▸ **Input**:
____

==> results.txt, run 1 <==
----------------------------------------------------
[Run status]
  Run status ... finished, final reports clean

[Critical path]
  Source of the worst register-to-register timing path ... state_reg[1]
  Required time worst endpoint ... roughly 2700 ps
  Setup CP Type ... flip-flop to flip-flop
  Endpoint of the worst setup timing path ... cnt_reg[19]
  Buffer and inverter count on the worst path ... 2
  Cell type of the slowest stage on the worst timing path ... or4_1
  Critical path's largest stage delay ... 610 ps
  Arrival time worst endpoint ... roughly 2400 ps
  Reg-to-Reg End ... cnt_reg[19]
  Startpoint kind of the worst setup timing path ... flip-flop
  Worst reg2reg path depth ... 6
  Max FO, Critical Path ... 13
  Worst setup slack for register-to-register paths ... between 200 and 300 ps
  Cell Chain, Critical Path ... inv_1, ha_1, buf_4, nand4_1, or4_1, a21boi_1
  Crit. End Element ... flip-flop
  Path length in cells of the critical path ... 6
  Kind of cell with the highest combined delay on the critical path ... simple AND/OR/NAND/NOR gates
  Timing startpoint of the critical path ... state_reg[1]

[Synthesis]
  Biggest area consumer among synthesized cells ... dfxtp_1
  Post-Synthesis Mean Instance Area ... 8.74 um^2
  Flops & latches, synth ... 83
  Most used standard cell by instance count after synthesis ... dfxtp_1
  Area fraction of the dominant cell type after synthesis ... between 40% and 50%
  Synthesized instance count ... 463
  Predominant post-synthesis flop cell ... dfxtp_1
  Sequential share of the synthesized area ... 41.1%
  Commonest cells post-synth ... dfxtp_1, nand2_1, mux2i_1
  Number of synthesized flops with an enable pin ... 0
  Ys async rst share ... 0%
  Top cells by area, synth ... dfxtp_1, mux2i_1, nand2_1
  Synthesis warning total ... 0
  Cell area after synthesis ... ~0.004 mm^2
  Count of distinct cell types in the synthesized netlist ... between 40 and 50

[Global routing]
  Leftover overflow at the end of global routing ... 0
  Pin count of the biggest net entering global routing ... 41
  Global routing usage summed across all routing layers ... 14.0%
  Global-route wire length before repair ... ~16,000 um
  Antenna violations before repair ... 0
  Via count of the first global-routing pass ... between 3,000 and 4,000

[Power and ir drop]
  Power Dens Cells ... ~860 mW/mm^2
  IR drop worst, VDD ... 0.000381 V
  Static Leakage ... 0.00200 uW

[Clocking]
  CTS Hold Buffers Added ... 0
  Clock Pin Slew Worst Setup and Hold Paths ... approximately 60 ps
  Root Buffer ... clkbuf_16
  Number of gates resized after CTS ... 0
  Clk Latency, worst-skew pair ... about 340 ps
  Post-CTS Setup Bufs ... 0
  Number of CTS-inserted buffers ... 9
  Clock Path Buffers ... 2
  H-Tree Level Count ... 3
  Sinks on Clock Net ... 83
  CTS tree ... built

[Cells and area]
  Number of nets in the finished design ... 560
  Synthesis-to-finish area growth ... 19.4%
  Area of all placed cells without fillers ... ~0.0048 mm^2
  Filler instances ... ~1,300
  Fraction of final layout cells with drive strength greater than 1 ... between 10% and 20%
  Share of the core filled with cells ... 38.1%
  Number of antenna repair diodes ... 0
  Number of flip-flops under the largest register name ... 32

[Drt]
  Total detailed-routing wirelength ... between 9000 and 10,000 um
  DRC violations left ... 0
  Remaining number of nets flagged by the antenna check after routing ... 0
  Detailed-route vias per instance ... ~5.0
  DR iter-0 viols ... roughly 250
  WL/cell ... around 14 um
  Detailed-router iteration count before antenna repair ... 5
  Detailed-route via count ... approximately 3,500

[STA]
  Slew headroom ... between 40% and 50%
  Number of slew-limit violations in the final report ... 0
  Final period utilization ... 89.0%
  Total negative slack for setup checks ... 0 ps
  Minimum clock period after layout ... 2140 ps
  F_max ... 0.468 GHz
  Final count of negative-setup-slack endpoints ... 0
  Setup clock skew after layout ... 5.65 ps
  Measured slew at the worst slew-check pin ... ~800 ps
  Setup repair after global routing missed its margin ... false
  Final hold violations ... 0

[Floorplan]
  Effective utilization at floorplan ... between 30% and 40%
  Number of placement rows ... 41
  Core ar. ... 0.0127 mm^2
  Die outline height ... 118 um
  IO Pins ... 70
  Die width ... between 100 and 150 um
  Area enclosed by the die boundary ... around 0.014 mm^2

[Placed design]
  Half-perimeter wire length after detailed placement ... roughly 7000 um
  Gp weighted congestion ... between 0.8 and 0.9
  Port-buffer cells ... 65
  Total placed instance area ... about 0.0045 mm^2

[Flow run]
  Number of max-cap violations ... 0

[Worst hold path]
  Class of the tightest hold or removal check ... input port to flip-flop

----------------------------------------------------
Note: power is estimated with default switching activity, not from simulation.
[src/shared/tfs_pkg.sv]
// constants for the temperature status-flag block
// assumes an 8-bit register port driven by the two-wire bus front end
package tfs_pkg;
    localparam int NCH = 8;
    localparam logic [7:0] OVT_STATUS_ADDR = 8'h45;
    localparam logic [7:0] DIODE_FAULT_ADDR = 8'h46;
    localparam logic [7:0] LOW_ALERT_ADDR = 8'h47;
    localparam logic [7:0] IDEALITY_ADDR = 8'h4B;
    localparam logic [7:0] IDEAL_SEL_ADDR = 8'h4C;
    localparam logic [7:0] STATUS_RESET = 8'h00;
    localparam logic [7:0] IDEALITY_RESET = 8'h09;
    localparam logic [7:0] IDEAL_SEL_RESET = 8'h00;
    localparam logic [4:0] IDEAL_CODE_DEFAULT = 5'h09;
    localparam int IDEAL_CODE_W = 5;
    localparam logic [10:0] IDEAL_BASE_MILLI = 11'h3E7;
    localparam logic [10:0] HYST_DEG = 11'h020;
    localparam int LOCAL_CH = 0;
    localparam int OVT_LOCAL_BIT = 7;
    localparam int LOW_LOCAL_BIT = 6;
    localparam int FAULT_RSVD_BIT = 7;
endpackage

[src/core/tfs_status_flags.sv]
// status flags and ideality selection of an eight-channel temperature monitor
// assumes a conversion sequencer delivering one result per channel with a done pulse,
// and a bus front end giving one-cycle read and write strobes with an 8-bit address
//
// Summary of operation
// - local over-temperature sets overtemp bit 7.
// - remote channels 7..1 over-temperature set overtemp bits 6..0.
// - open or supply-tied diode on channel 7..1 sets fault bits 6..0; bit 7 reserved.
// - low alert: bit 7 for channel 7, bits 5..0 for channels 6..1.
// - low-alert bit 6 flags local channel below its low limit.
// - remote channels default to ideality 1.008.
// - host can write an ideality register to program another value.
// - per-channel select picks default or programmed ideality.
// - overtemp bit clears only below limit minus 32 degree hysteresis.
// - low-alert bits clear on read, set again by next conversion if still true.
// - ideality code uses low five bits: 0.999 plus 0.001 per step.
`timescale 1ns/1ns
module tfs_status_flags
    import tfs_pkg::*;
(
    // clock and reset
    input wire logic MCLK_I,
    input wire logic RST_N_I,
    // conversion result; channel 0 is local, 1..7 remote
    input wire logic CONV_DONE_I,
    input wire logic [2:0] CONV_CH_I,
    input wire logic [10:0] CONV_TEMP_I,
    input wire logic [10:0] OVT_LIMIT_I,
    input wire logic [10:0] LOW_LIMIT_I,
    input wire logic DIODE_OPEN_I,
    input wire logic ANODE_AT_SUPPLY_I,
    // register port
    input wire logic REG_WR_I,
    input wire logic REG_RD_I,
    input wire logic [7:0] REG_ADDR_I,
    input wire logic [7:0] REG_WDATA_I,
    output logic [7:0] REG_RDATA_O,
    // ideality for the channel being converted, in thousandths
    output logic [10:0] IDEALITY_MILLI_O
);
    logic [7:0] ovt_r;
    logic [7:0] fault_r;
    logic [7:0] low_r;
    logic [7:0] ideality_r;
    logic [7:0] ideal_sel_r;
    logic [7:0] rdata_r;
    logic [10:0] ideal_r;
    logic [2:0] ovt_bit;
    logic [2:0] low_bit;
    logic is_local;
    logic over;
    logic clear_ok;
    logic under;
    logic low_rd;
    logic [4:0] code;

    assign is_local = (CONV_CH_I == 3'(LOCAL_CH));
    // local in msb, remote n in bit n-1
    assign ovt_bit = is_local ? 3'(OVT_LOCAL_BIT) : CONV_CH_I - 3'h1;
    assign low_bit = is_local ? 3'(LOW_LOCAL_BIT) :
        (CONV_CH_I == 3'h7) ? 3'h7 : CONV_CH_I - 3'h1;
    assign over = CONV_TEMP_I > OVT_LIMIT_I;
    // widened so a reading near full scale cannot wrap below the limit
    assign clear_ok = (12'(CONV_TEMP_I) + 12'(HYST_DEG)) < 12'(OVT_LIMIT_I);
    assign under = CONV_TEMP_I < LOW_LIMIT_I;
    assign low_rd = REG_RD_I && (REG_ADDR_I == LOW_ALERT_ADDR);

    always_ff @(posedge MCLK_I) begin
        if (!RST_N_I) begin
            ovt_r <= STATUS_RESET;
        end else if (CONV_DONE_I) begin
            if (over) begin
                ovt_r[ovt_bit] <= 1'b1;
            end else if (clear_ok) begin
                ovt_r[ovt_bit] <= 1'b0;
            end
        end
    end

    always_ff @(posedge MCLK_I) begin
        if (!RST_N_I) begin
            fault_r <= STATUS_RESET;
        end else if (CONV_DONE_I && !is_local) begin
            fault_r[CONV_CH_I - 3'h1] <= DIODE_OPEN_I || ANODE_AT_SUPPLY_I;
        end
    end

    // a set in the read cycle wins over the read clear
    always_ff @(posedge MCLK_I) begin
        if (!RST_N_I) begin
            low_r <= STATUS_RESET;
        end else begin
            if (low_rd) begin
                low_r <= STATUS_RESET;
            end
            if (CONV_DONE_I && under) begin
                low_r[low_bit] <= 1'b1;
            end
        end
    end

    always_ff @(posedge MCLK_I) begin
        if (!RST_N_I) begin
            ideality_r <= IDEALITY_RESET;
            ideal_sel_r <= IDEAL_SEL_RESET;
        end else if (REG_WR_I) begin
            if (REG_ADDR_I == IDEALITY_ADDR) begin
                ideality_r <= REG_WDATA_I;
            end
            if (REG_ADDR_I == IDEAL_SEL_ADDR) begin
                ideal_sel_r <= REG_WDATA_I;
            end
        end
    end

    // ideality presented for the channel now in conversion
    assign code = (!is_local && ideal_sel_r[CONV_CH_I - 3'h1]) ?
        ideality_r[IDEAL_CODE_W-1:0] : IDEAL_CODE_DEFAULT;
    always_ff @(posedge MCLK_I) begin
        if (!RST_N_I) begin
            ideal_r <= IDEAL_BASE_MILLI + 11'(IDEAL_CODE_DEFAULT);
        end else begin
            ideal_r <= IDEAL_BASE_MILLI + 11'(code);
        end
    end

    always_ff @(posedge MCLK_I) begin
        if (!RST_N_I) begin
            rdata_r <= 8'h00;
        end else if (REG_RD_I) begin
            unique case (REG_ADDR_I)
                OVT_STATUS_ADDR: rdata_r <= ovt_r;
                DIODE_FAULT_ADDR: rdata_r <= fault_r;
                LOW_ALERT_ADDR: rdata_r <= low_r;
                IDEALITY_ADDR: rdata_r <= ideality_r;
                IDEAL_SEL_ADDR: rdata_r <= ideal_sel_r;
                default: rdata_r <= 8'h00;
            endcase
        end
    end

    assign REG_RDATA_O = rdata_r;
    assign IDEALITY_MILLI_O = ideal_r;

    property p_ovt_set;
        @(posedge MCLK_I) disable iff (!RST_N_I)
        CONV_DONE_I && over |=> ovt_r[$past(ovt_bit)];
    endproperty
    a_ovt_set: assert property (p_ovt_set) else $error("overtemp bit not set");

    property p_ovt_local;
        @(posedge MCLK_I) disable iff (!RST_N_I)
        CONV_DONE_I && is_local && over |=> ovt_r[7];
    endproperty
    a_ovt_local: assert property (p_ovt_local) else $error("local overtemp not in msb");

    property p_ovt_hold;
        @(posedge MCLK_I) disable iff (!RST_N_I)
        CONV_DONE_I && !over && !clear_ok && ovt_r[ovt_bit] |=> ovt_r[$past(ovt_bit)];
    endproperty
    a_ovt_hold: assert property (p_ovt_hold) else $error("overtemp cleared in hysteresis");

    property p_fault_rsvd;
        @(posedge MCLK_I) disable iff (!RST_N_I)
        !fault_r[FAULT_RSVD_BIT];
    endproperty
    a_fault_rsvd: assert property (p_fault_rsvd) else $error("reserved fault bit set");

    property p_low_clear;
        @(posedge MCLK_I) disable iff (!RST_N_I)
        low_rd && !CONV_DONE_I |=> low_r == 8'h00;
    endproperty
    a_low_clear: assert property (p_low_clear) else $error("low alert not cleared by read");

    property p_low_local;
        @(posedge MCLK_I) disable iff (!RST_N_I)
        CONV_DONE_I && is_local && under |=> low_r[6];
    endproperty
    a_low_local: assert property (p_low_local) else $error("local low alert missing");

    property p_low_ch7;
        @(posedge MCLK_I) disable iff (!RST_N_I)
        CONV_DONE_I && CONV_CH_I == 3'h7 && under |=> low_r[7];
    endproperty
    a_low_ch7: assert property (p_low_ch7) else $error("channel 7 low alert missing");

    property p_ideal_default;
        @(posedge MCLK_I) disable iff (!RST_N_I)
        !is_local && !ideal_sel_r[CONV_CH_I - 3'h1] |=> IDEALITY_MILLI_O == 11'h3F0;
    endproperty
    a_ideal_default: assert property (p_ideal_default) else $error("default ideality wrong");

    property p_ideal_prog;
        @(posedge MCLK_I) disable iff (!RST_N_I)
        !is_local && ideal_sel_r[CONV_CH_I - 3'h1]
        |=> IDEALITY_MILLI_O == 11'h3E7 + 11'($past(ideality_r[4:0]));
    endproperty
    a_ideal_prog: assert property (p_ideal_prog) else $error("programmed ideality wrong");

    property p_ovt_clear;
        @(posedge MCLK_I) disable iff (!RST_N_I)
        CONV_DONE_I && !over && clear_ok |=> !ovt_r[$past(ovt_bit)];
    endproperty
    a_ovt_clear: assert property (p_ovt_clear) else $error("overtemp not cleared");

    property p_fault_set;
        @(posedge MCLK_I) disable iff (!RST_N_I)
        CONV_DONE_I && !is_local
        |=> fault_r[$past(CONV_CH_I) - 3'h1] == $past(DIODE_OPEN_I || ANODE_AT_SUPPLY_I);
    endproperty
    a_fault_set: assert property (p_fault_set) else $error("fault bit wrong");

    property p_low_keep;
        @(posedge MCLK_I) disable iff (!RST_N_I)
        !low_rd |=> (low_r & $past(low_r)) == $past(low_r);
    endproperty
    a_low_keep: assert property (p_low_keep) else $error("low alert lost");

    property p_status_reset;
        @(posedge MCLK_I)
        !RST_N_I |=> ovt_r == STATUS_RESET && fault_r == STATUS_RESET && low_r == STATUS_RESET;
    endproperty
    a_status_reset: assert property (p_status_reset) else $error("status not reset");
endmodule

____

▸ **Task objective**:
All that is wanted is a faithful reproduction of the line above with "Startpoint kind of", the line with "Sequential share of", and every line in between.

▸ **Exercise response**:
  Startpoint kind of the worst setup timing path ... flip-flop
  Worst reg2reg path depth ... 6
  Max FO, Critical Path ... 13
  Worst setup slack for register-to-register paths ... between 200 and 300 ps
  Cell Chain, Critical Path ... inv_1, ha_1, buf_4, nand4_1, or4_1, a21boi_1
  Crit. End Element ... flip-flop
  Path length in cells of the critical path ... 6
  Kind of cell with the highest combined delay on the critical path ... simple AND/OR/NAND/NOR gates
  Timing startpoint of the critical path ... state_reg[1]

[Synthesis]
  Biggest area consumer among synthesized cells ... dfxtp_1
  Post-Synthesis Mean Instance Area ... 8.74 um^2
  Flops & latches, synth ... 83
  Most used standard cell by instance count after synthesis ... dfxtp_1
  Area fraction of the dominant cell type after synthesis ... between 40% and 50%
  Synthesized instance count ... 463
  Predominant post-synthesis flop cell ... dfxtp_1
  Sequential share of the synthesized area ... 41.1%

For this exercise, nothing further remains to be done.